Once again we find ourselves in my pleasure chamber. That deep, dark place that deeply loves some good old fashioned metallic hardcore. Sure, I may have cut my (nonexistent) metal cred on death metal, but this is the stuff that got me into the genre as a teen. It’s in my veins, and by god do I love it when it’s good. We’ve got some good stuff for you today. So enter the pit of my soul and revel in the goodness that is the self-titled release from Bailer, Ireland’s own metalcore-infused sound machine. Thankfully, the band has a great deal more to offer than a simple guilty pleasure kick. This release includes quality songs that boil and burst with kinetic energy and righteous anger, and any fan of metallic hardcore should pay heed to the sound this group is peddling.

One of the first noticeable aspects of this release is the production, designed here by Murdock’s Aidan Cunningham.
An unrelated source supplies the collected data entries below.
==> config.mk <==
export PLATFORM = sky130hd
export DESIGN_NAME = counter_mode_select_logic
export DESIGN_NICKNAME = d
export VERILOG_FILES = /design/src/hdl/counter_pkg.sv /design/src/hdl/edge_sync.sv /design/src/hdl/mode_decode.sv /design/src/hdl/counter_mode_select_logic.sv
export VERILOG_INCLUDE_DIRS = /design/src /design/src/hdl
export SDC_FILE = /design/constraint.sdc
export NUM_CORES = 1
export LEC_CHECK = 0
export ABC_AREA = 1
export BUFFER_PORTS_ARGS = -buffer_cell sky130_fd_sc_hd__clkbuf_2
export CAP_MARGIN = 25
export CORE_MARGIN = 2
export CORE_UTILIZATION = 27
export DETAILED_ROUTE_END_ITERATION = 16
export SYNTH_ARGS = -nofsm -noshare
export SYNTH_HDL_FRONTEND = slang
export SYNTH_HIERARCHICAL = 1
export SYNTH_SLANG_ARGS = --single-unit
==> constraint.sdc <==
create_clock -name sys_clk -period 2.6 [get_ports sys_clk]
set_clock_uncertainty 0.2 [all_clocks]
set_input_delay 0.78 -clock sys_clk [delete_from_list [all_inputs] [get_ports sys_clk]]
set_output_delay 0.78 -clock sys_clk [all_outputs]
set_load 0.02 [all_outputs]
==> src/hdl/counter_consts.svh <==
// constants for the counter mode select block
`ifndef COUNTER_CONSTS_SVH
`define COUNTER_CONSTS_SVH

// register byte offsets
`define OFS_MODE 8'h00
`define OFS_LOAD 8'h04
`define OFS_HOLD 8'h08
`define OFS_CMD 8'h0c
`define OFS_COUNT 8'h10
`define OFS_STATUS 8'h14

// mode register field positions
`define GATE_HI 15
`define GATE_LO 13
`define SPECIAL_BIT 7
`define RELOAD_BIT 6
`define REPEAT_BIT 5

// gate control field codes
`define GATE_NONE 3'h0
`define GATE_EDGE_A 3'h6
`define GATE_EDGE_B 3'h7

// command register bits
`define CMD_ARM 0
`define CMD_DISARM 1
`define CMD_LOAD 2

// status register bits
`define ST_ARMED 0
`define ST_TC 1
`define ST_RUN 2
`define ST_ALT 3
`define ST_LETTER_LO 8
`define ST_LETTER_HI 12

// reset values
`define MODE_RST 16'h0000
`define DATA_RST 16'h0000

// letter index weights
`define W_SPECIAL 5'h0c
`define W_RELOAD 5'h06
`define W_REPEAT 5'h03

`endif

==> src/hdl/counter_pkg.sv <==
// types shared by the counter mode select block
package counter_pkg;

	typedef enum logic [1:0] {
		GATE_OFF,
		GATE_LEVEL,
		GATE_EDGE
	} gate_use_t;

	typedef struct packed {
		gate_use_t gate_use;
		logic special;
		logic reload_src;
		logic repeat_on;
		logic [4:0] letter;
		logic retrig;
		logic steer;
		logic alternate;
		logic unused_mode;
	} mode_t;

	typedef struct packed {
		logic level;
		logic rise;
	} pin_t;

endpackage : counter_pkg

==> src/hdl/edge_sync.sv <==
// two-stage synchroniser with active-going edge pulse
`timescale 1ns/1ps
`include "counter_consts.svh"

module edge_sync (
	input wire logic sys_clk,
	input wire logic resetn,
	input wire logic ce,
	input wire logic pin,
	output counter_pkg::pin_t sync
);

	logic meta_q;
	logic sync_q;
	logic prev_q;

	// first stage feeds only the second
	always_ff @(posedge sys_clk or negedge resetn) begin
		if (!resetn) begin
			meta_q <= 1'b0;
			sync_q <= 1'b0;
			prev_q <= 1'b0;
		end else if (ce) begin
			meta_q <= pin;
			sync_q <= meta_q;
			prev_q <= sync_q;
		end
	end

	// rising only; falling edges never reported
	assign sync.level = sync_q;
	assign sync.rise = sync_q & ~prev_q & ce;

endmodule : edge_sync

==> src/hdl/mode_decode.sv <==
// decodes the mode register into the lettered mode
`timescale 1ns/1ps
`include "counter_consts.svh"

module mode_decode (
	input wire logic [15:0] mode_reg,
	output counter_pkg::mode_t mode
);

	logic [2:0] gate_control_field;
	logic special_gate_bit;
	logic reload_source_bit;
	logic repetition_bit;
	logic [1:0] gate_weight;
	counter_pkg::gate_use_t gate_use;

	assign gate_control_field = mode_reg[`GATE_HI:`GATE_LO];
	assign special_gate_bit = mode_reg[`SPECIAL_BIT];
	assign reload_source_bit = mode_reg[`RELOAD_BIT];
	assign repetition_bit = mode_reg[`REPEAT_BIT];

	// gate field to usage class, 000 ignores the gate
	always_comb begin
		if (gate_control_field == `GATE_NONE) begin
			gate_use = counter_pkg::GATE_OFF;
			gate_weight = 2'h0;
		end else if (gate_control_field == `GATE_EDGE_A ||
				gate_control_field == `GATE_EDGE_B) begin
			gate_use = counter_pkg::GATE_EDGE;
			gate_weight = 2'h2;
		end else begin
			gate_use = counter_pkg::GATE_LEVEL;
			gate_weight = 2'h1;
		end
	end

	// one driver per struct field
	assign mode.gate_use = gate_use;

	// letter index 0 = A ... 23 = X
	assign mode.letter = (special_gate_bit ? `W_SPECIAL : 5'h00) +
		(reload_source_bit ? `W_RELOAD : 5'h00) +
		(repetition_bit ? `W_REPEAT : 5'h00) +
		{3'h0, gate_weight};
	assign mode.special = special_gate_bit;
	assign mode.reload_src = reload_source_bit;
	assign mode.repeat_on = repetition_bit;
	// modes n, o, q, r
	assign mode.retrig = special_gate_bit & ~reload_source_bit &
		(gate_weight != 2'h0);
	// modes s, v
	assign mode.steer = special_gate_bit & reload_source_bit &
		(gate_weight == 2'h0);
	assign mode.alternate = ~special_gate_bit & reload_source_bit;
	// m, p, t, u, w have no defined behaviour
	assign mode.unused_mode = special_gate_bit &
		((~reload_source_bit & gate_weight == 2'h0) |
		(reload_source_bit & gate_weight != 2'h0 &
		~(repetition_bit & gate_weight == 2'h2)));

endmodule : mode_decode
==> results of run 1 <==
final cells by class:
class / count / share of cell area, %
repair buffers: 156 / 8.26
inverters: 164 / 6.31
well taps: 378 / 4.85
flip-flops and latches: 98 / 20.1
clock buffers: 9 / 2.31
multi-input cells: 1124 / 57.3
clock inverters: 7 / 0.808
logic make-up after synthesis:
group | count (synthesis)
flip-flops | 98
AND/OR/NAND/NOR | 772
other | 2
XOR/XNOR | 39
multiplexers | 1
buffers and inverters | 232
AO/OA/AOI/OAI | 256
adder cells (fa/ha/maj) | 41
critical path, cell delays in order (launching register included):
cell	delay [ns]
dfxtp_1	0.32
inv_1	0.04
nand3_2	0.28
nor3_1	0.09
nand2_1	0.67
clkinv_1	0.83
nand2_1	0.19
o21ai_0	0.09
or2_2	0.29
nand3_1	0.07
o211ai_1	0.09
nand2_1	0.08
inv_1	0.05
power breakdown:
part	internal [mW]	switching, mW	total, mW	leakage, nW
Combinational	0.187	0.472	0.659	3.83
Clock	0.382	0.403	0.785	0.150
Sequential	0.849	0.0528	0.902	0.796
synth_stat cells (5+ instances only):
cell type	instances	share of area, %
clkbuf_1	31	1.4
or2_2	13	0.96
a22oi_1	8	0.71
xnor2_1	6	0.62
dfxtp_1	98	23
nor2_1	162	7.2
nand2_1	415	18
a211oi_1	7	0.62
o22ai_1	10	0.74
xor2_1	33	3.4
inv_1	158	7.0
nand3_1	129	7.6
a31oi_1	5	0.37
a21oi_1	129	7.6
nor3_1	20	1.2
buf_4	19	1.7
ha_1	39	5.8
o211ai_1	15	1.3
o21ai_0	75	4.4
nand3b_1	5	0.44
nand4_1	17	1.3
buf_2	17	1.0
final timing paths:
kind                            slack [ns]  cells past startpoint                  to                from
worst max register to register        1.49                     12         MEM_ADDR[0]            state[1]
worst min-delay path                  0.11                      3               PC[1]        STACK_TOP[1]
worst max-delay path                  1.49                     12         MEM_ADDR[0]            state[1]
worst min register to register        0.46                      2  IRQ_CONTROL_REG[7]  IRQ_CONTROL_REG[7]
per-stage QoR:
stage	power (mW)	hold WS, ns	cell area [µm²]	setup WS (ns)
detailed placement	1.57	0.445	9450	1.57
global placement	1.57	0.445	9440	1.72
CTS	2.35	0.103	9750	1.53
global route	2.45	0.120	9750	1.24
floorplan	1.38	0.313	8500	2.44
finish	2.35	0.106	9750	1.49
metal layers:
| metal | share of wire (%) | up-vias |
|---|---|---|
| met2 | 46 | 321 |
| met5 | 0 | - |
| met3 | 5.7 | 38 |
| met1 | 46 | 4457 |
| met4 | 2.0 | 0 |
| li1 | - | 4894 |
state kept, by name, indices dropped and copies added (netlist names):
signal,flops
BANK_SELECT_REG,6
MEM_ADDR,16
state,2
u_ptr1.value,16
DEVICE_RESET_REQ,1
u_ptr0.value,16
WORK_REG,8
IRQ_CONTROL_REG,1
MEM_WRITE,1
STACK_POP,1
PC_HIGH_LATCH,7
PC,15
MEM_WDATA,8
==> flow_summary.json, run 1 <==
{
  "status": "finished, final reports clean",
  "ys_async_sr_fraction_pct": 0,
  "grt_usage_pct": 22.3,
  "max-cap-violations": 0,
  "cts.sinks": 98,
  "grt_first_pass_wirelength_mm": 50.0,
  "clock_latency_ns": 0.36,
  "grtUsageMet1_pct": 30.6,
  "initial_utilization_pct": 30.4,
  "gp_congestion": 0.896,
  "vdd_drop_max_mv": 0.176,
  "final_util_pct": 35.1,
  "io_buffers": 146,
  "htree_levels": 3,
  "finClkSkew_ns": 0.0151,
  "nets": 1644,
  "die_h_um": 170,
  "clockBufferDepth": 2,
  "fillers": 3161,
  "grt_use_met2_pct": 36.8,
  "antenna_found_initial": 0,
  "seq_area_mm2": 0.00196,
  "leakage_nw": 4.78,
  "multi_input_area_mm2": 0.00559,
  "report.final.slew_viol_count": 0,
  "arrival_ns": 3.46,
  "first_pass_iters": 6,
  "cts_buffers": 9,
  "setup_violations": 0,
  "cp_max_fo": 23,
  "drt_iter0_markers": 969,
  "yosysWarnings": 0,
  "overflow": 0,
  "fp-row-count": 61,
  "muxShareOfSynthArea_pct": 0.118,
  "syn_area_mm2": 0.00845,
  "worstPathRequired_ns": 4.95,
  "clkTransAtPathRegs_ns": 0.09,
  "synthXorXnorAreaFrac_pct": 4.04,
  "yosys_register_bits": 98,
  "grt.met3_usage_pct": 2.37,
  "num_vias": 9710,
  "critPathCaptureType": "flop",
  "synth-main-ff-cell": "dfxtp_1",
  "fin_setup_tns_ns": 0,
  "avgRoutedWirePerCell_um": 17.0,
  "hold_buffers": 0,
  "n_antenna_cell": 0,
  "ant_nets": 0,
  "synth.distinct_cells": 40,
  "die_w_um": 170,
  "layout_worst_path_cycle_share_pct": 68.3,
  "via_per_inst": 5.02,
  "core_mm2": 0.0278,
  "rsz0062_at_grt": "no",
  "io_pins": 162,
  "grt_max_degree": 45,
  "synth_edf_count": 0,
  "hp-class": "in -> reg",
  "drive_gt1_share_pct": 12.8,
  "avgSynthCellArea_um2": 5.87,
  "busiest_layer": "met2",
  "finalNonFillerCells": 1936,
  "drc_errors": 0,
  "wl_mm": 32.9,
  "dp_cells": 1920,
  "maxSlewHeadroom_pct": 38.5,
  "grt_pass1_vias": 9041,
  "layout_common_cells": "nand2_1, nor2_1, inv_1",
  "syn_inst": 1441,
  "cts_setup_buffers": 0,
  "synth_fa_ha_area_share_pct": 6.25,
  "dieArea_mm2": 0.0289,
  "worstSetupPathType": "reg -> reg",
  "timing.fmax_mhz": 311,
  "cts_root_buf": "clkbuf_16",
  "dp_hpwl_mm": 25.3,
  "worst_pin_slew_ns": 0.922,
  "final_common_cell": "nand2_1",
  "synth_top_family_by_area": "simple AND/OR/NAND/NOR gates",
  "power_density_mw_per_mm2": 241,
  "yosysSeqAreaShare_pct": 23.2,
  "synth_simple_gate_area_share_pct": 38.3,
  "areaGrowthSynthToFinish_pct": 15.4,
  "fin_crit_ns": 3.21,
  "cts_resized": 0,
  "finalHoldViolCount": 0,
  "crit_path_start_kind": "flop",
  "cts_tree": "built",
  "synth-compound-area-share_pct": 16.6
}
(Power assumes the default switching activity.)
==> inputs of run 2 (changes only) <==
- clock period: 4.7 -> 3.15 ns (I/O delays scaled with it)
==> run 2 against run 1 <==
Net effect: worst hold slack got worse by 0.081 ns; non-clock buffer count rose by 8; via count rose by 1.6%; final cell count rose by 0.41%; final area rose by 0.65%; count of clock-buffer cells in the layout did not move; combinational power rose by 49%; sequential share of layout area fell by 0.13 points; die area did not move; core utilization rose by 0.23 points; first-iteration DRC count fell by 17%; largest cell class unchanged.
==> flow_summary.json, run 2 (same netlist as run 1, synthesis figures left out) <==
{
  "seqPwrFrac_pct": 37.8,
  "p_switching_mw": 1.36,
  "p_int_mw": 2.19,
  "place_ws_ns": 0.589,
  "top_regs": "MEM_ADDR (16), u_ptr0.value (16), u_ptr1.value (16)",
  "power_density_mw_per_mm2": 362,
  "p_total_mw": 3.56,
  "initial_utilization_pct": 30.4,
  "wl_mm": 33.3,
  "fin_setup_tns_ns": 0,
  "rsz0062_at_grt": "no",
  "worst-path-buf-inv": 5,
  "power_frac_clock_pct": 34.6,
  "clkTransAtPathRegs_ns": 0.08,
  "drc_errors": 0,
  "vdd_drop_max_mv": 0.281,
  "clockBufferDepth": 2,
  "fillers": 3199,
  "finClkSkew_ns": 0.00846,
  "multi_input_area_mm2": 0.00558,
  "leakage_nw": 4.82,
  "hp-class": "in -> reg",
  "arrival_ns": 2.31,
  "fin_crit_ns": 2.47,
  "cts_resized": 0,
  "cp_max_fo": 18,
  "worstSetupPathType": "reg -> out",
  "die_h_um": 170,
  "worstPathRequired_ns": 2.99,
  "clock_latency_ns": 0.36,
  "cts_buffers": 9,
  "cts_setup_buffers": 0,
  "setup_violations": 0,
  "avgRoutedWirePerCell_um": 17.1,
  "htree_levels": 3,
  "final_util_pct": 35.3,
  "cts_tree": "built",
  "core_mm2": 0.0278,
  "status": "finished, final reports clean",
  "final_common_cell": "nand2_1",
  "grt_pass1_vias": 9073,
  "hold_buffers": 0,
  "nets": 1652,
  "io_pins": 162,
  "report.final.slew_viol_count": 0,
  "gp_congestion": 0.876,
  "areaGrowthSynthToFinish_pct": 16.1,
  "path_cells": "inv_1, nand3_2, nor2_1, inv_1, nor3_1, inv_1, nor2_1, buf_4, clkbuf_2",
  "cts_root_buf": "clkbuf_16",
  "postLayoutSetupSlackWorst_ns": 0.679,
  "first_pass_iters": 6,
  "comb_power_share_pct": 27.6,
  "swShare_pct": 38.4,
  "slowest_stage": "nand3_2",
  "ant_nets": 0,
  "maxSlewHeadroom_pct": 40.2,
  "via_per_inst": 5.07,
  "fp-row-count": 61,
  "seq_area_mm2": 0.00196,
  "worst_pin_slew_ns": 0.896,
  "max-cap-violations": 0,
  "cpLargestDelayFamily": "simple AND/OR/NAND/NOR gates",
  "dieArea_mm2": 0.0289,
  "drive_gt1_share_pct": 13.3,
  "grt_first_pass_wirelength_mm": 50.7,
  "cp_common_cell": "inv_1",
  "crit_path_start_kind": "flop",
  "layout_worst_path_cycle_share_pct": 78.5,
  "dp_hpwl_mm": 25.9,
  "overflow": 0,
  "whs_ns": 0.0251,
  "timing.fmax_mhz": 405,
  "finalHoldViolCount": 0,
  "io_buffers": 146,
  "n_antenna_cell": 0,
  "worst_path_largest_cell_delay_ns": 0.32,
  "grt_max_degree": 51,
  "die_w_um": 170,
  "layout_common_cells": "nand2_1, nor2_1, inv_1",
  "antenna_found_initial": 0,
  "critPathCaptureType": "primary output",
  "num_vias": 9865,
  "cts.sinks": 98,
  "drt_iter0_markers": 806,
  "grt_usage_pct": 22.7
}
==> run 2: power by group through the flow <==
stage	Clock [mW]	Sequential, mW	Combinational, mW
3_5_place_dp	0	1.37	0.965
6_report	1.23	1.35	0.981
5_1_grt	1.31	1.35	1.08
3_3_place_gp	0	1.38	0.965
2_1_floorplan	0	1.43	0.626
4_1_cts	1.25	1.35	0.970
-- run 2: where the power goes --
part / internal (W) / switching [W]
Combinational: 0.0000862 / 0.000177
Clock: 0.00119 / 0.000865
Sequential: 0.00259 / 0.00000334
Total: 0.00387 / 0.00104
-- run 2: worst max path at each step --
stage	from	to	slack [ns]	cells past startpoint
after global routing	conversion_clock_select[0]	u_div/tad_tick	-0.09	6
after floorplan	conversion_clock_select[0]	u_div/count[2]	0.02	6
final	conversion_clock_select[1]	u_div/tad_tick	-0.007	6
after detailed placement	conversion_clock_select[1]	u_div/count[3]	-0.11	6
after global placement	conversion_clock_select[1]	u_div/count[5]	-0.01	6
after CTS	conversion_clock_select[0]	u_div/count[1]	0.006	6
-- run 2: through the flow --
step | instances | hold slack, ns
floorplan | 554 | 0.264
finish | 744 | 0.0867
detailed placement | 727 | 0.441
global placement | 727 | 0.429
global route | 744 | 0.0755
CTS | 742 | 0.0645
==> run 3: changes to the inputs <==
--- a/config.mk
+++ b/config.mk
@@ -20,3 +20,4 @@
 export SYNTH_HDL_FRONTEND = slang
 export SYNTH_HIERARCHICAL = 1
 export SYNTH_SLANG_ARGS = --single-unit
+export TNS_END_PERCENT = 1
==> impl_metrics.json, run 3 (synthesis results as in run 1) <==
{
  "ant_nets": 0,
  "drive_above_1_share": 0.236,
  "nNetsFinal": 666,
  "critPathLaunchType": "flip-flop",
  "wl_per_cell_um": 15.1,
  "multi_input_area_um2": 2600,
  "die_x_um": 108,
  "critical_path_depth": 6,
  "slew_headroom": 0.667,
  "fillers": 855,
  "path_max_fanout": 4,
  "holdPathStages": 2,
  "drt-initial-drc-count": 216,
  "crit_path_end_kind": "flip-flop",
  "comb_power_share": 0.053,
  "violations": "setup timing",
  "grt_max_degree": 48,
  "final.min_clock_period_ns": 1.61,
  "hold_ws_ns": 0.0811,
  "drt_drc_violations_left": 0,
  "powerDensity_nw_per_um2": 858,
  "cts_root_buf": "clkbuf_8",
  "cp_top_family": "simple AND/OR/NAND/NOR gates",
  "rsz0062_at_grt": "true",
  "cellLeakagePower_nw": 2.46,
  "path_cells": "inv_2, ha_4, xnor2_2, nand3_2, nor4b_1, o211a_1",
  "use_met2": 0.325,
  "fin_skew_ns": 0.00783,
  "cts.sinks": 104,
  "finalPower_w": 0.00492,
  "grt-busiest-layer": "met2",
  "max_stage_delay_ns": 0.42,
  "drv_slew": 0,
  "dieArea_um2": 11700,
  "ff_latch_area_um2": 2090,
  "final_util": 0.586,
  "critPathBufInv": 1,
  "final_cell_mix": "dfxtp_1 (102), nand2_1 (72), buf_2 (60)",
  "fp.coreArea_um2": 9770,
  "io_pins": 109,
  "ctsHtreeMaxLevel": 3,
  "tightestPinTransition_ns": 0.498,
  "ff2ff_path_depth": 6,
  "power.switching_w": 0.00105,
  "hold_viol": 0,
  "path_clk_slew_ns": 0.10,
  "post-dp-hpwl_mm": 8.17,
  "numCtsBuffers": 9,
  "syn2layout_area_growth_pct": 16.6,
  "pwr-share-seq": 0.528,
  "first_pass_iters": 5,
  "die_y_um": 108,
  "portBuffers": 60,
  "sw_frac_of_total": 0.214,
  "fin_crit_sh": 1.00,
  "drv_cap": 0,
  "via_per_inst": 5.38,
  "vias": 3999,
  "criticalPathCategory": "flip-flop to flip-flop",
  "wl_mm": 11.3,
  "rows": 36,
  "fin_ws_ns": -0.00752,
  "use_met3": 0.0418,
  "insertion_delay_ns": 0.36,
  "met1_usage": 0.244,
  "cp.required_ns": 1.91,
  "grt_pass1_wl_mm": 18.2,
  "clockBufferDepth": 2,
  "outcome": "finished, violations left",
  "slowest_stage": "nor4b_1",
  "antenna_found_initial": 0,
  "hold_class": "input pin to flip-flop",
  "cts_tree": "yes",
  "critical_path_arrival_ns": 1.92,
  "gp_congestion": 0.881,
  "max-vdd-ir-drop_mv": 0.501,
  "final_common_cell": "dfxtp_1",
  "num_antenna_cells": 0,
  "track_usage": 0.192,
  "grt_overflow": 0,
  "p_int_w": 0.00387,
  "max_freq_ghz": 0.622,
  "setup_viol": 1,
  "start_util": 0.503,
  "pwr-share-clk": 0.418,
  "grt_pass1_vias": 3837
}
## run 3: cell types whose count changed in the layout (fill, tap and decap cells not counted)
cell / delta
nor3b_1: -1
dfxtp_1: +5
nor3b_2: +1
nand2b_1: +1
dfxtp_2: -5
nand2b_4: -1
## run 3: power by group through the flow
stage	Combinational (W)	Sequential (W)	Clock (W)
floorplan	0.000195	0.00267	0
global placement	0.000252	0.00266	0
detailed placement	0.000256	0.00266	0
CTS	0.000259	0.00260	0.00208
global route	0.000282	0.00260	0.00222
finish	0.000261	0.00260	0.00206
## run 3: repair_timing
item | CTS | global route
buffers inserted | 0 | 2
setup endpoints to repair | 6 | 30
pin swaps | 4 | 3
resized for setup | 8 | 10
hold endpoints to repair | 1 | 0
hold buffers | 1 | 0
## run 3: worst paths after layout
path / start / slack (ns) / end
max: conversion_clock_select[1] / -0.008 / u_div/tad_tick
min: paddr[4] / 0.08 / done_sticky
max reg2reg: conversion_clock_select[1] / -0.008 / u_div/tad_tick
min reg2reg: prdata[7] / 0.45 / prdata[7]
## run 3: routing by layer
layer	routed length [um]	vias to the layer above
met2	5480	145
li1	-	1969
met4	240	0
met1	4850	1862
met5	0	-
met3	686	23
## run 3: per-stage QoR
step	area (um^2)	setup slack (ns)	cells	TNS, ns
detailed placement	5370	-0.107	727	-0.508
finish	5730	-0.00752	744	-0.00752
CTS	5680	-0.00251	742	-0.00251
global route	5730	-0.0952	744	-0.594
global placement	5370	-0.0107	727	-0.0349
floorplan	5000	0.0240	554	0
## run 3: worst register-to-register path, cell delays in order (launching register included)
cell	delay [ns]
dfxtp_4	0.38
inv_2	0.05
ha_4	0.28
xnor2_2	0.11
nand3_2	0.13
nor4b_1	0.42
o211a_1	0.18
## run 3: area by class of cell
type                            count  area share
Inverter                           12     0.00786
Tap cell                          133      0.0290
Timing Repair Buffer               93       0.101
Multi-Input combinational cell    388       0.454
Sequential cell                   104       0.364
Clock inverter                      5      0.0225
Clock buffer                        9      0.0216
## config.mk

```make
export PLATFORM = sky130hd
export DESIGN_NAME = tcc_cc_ctrl
export DESIGN_NICKNAME = d
export VERILOG_FILES = /design/src/tcc_pkg.sv /design/src/tcc_cc_ctrl.sv
export SDC_FILE = /design/constraint.sdc
export NUM_CORES = 1
export LEC_CHECK = 0
export ABC_AREA = 1
export BUFFER_PORTS_ARGS = -buffer_cell sky130_fd_sc_hd__buf_2
export CELL_PAD_IN_SITES_DETAIL_PLACEMENT = 1
export CELL_PAD_IN_SITES_GLOBAL_PLACEMENT = 1
export CORE_UTILIZATION = 42
export DETAILED_ROUTE_END_ITERATION = 8
export PLACE_DENSITY = 0.81
export SETUP_SLACK_MARGIN = 0.05
export SYNTH_ARGS = -nofsm -noshare
export SYNTH_HDL_FRONTEND = slang
export SYNTH_SLANG_ARGS = --single-unit
```

## constraint.sdc

```tcl
create_clock -name core_clk -period 3.1 [get_ports core_clk]
set_clock_uncertainty 0.1 [all_clocks]
set_input_delay 0.155 -clock core_clk [delete_from_list [all_inputs] [get_ports core_clk]]
set_output_delay 0.155 -clock core_clk [all_outputs]
set_load 0.01 [all_outputs]
```
--- src/verilog/split_timer_pkg.sv ---
package split_timer_pkg;

	// Register select codes on the peripheral bus
	localparam logic [2:0] SEL_CONTROL    = 3'h0;
	localparam logic [2:0] SEL_STATUS     = 3'h1;
	localparam logic [2:0] SEL_CNT_UPPER  = 3'h2;
	localparam logic [2:0] SEL_CNT_LOWER  = 3'h3;
	localparam logic [2:0] SEL_CMP_UPPER  = 3'h4;
	localparam logic [2:0] SEL_CMP_LOWER  = 3'h5;
	localparam logic [2:0] SEL_CLOCK_STOP = 3'h6;

	// timer_ctrl_status bit positions
	localparam int UP_OVF_BIT    = 7;
	localparam int UP_MATCH_BIT  = 6;
	localparam int UP_OVF_IE_BIT = 5;
	localparam int UP_CLR_BIT    = 4;
	localparam int LO_OVF_BIT    = 3;
	localparam int LO_MATCH_BIT  = 2;
	localparam int LO_OVF_IE_BIT = 1;
	localparam int LO_CLR_BIT    = 0;
	localparam logic [7:0] FLAG_MASK = 8'hcc;

	// timer_control bit positions
	localparam int UPPER_LEVEL_BIT = 7;
	localparam int SPLIT_BIT       = 6;
	localparam int UPPER_CKS_HI    = 5;
	localparam int UPPER_CKS_LO    = 4;
	localparam int LOWER_LEVEL_BIT = 3;
	localparam int LOWER_SRC_BIT   = 2;
	localparam int LOWER_CKS_HI    = 1;
	localparam int LOWER_CKS_LO    = 0;

	// module_clock_stop_1
	localparam int STANDBY_BIT = 2;

	// Reset values, all-ones byte and unmapped read value
	localparam logic [7:0]  STATUS_RESET  = 8'h00;
	localparam logic [7:0]  CONTROL_RESET = 8'h00;
	localparam logic [7:0]  CKSTOP_RESET  = 8'hff;
	localparam logic [15:0] COUNT_RESET   = 16'h0000;
	localparam logic [15:0] COMPARE_RESET = 16'hffff;
	localparam logic [7:0]  BYTE_ALL_ONES = 8'hff;
	localparam logic [7:0]  UNMAPPED_READ = 8'h00;

	// Prescaler terminal counts
	localparam logic [4:0] DIV32_LAST = 5'h1f;
	localparam logic [3:0] DIV16_LAST = 4'hf;
	localparam logic [1:0] DIV4_LAST  = 2'h3;

	// Clock select codes
	localparam logic [1:0] CKS_DIV32 = 2'h0;
	localparam logic [1:0] CKS_DIV16 = 2'h1;
	localparam logic [1:0] CKS_DIV4  = 2'h2;
	localparam logic [1:0] CKS_SUB4  = 2'h3;

	typedef struct packed {
		logic       rd;
		logic       wr;
		logic [2:0] sel;
		logic [7:0] wdata;
	} cpu_req_t;

endpackage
Good grief is this thing heavy. The guitars are fierce and sharp, the bass prominent and noticeable in the mix (something that metal of all shades struggles with in general), and the drums absolutely thunderous. Alex O’Leary’s vocals are as fierce and controlled as they come, never feeling erratic or random. There is a deeply measured approach to the violence on Bailer, which gives the proceedings a much more mature kick than one gets from this type of music. Opening track “Death Is A Reminder” is a sensational shot across the bow that gives listeners a stirring introduction to the delights this album contains. The moderated chugs and distinct heaviness of the opening moments eventually unfolds into an absolutely ferocious finale that is as good as you will hear in this type of music. Taking the swagger of Every Time I Die and the intensity of Converge or Norma Jean, Bailer create a stew of metallic hardcore influences and make a sound that feels familiar yet all their own. Subsequent track “Feel It More” brings the heat with speed and energy, bleeding into “Long Gone” and the remaining tracks on the record. The performances here are excellent across the board. Chris Harte’s guitars are heavy and frenetic without feeling disjointed or random, David Cleere’s bass resonates resoundingly through every track, and Sean Conway’s drums do everything they need to do to keep the music progressing at an alarmingly intense and aggressive clip. It’s the full package of an entire band operating on a level of symbiosis that is worthy of immense celebration. This is a fantastically nasty piece of music.

If the band’s previous two EPs showed a great deal of promise for this young band, consider their follow-up this promise fulfilled. Bailer’s self-titled effort is a special hybrid of so many of the things that make this music great when done well. Bailer can most certainly be considered part of the camp of bands making metallic hardcore vital and relevant, and I cannot wait for a debut full-length. Well worth the time of any and all metallic hardcore fans. Well done, gents.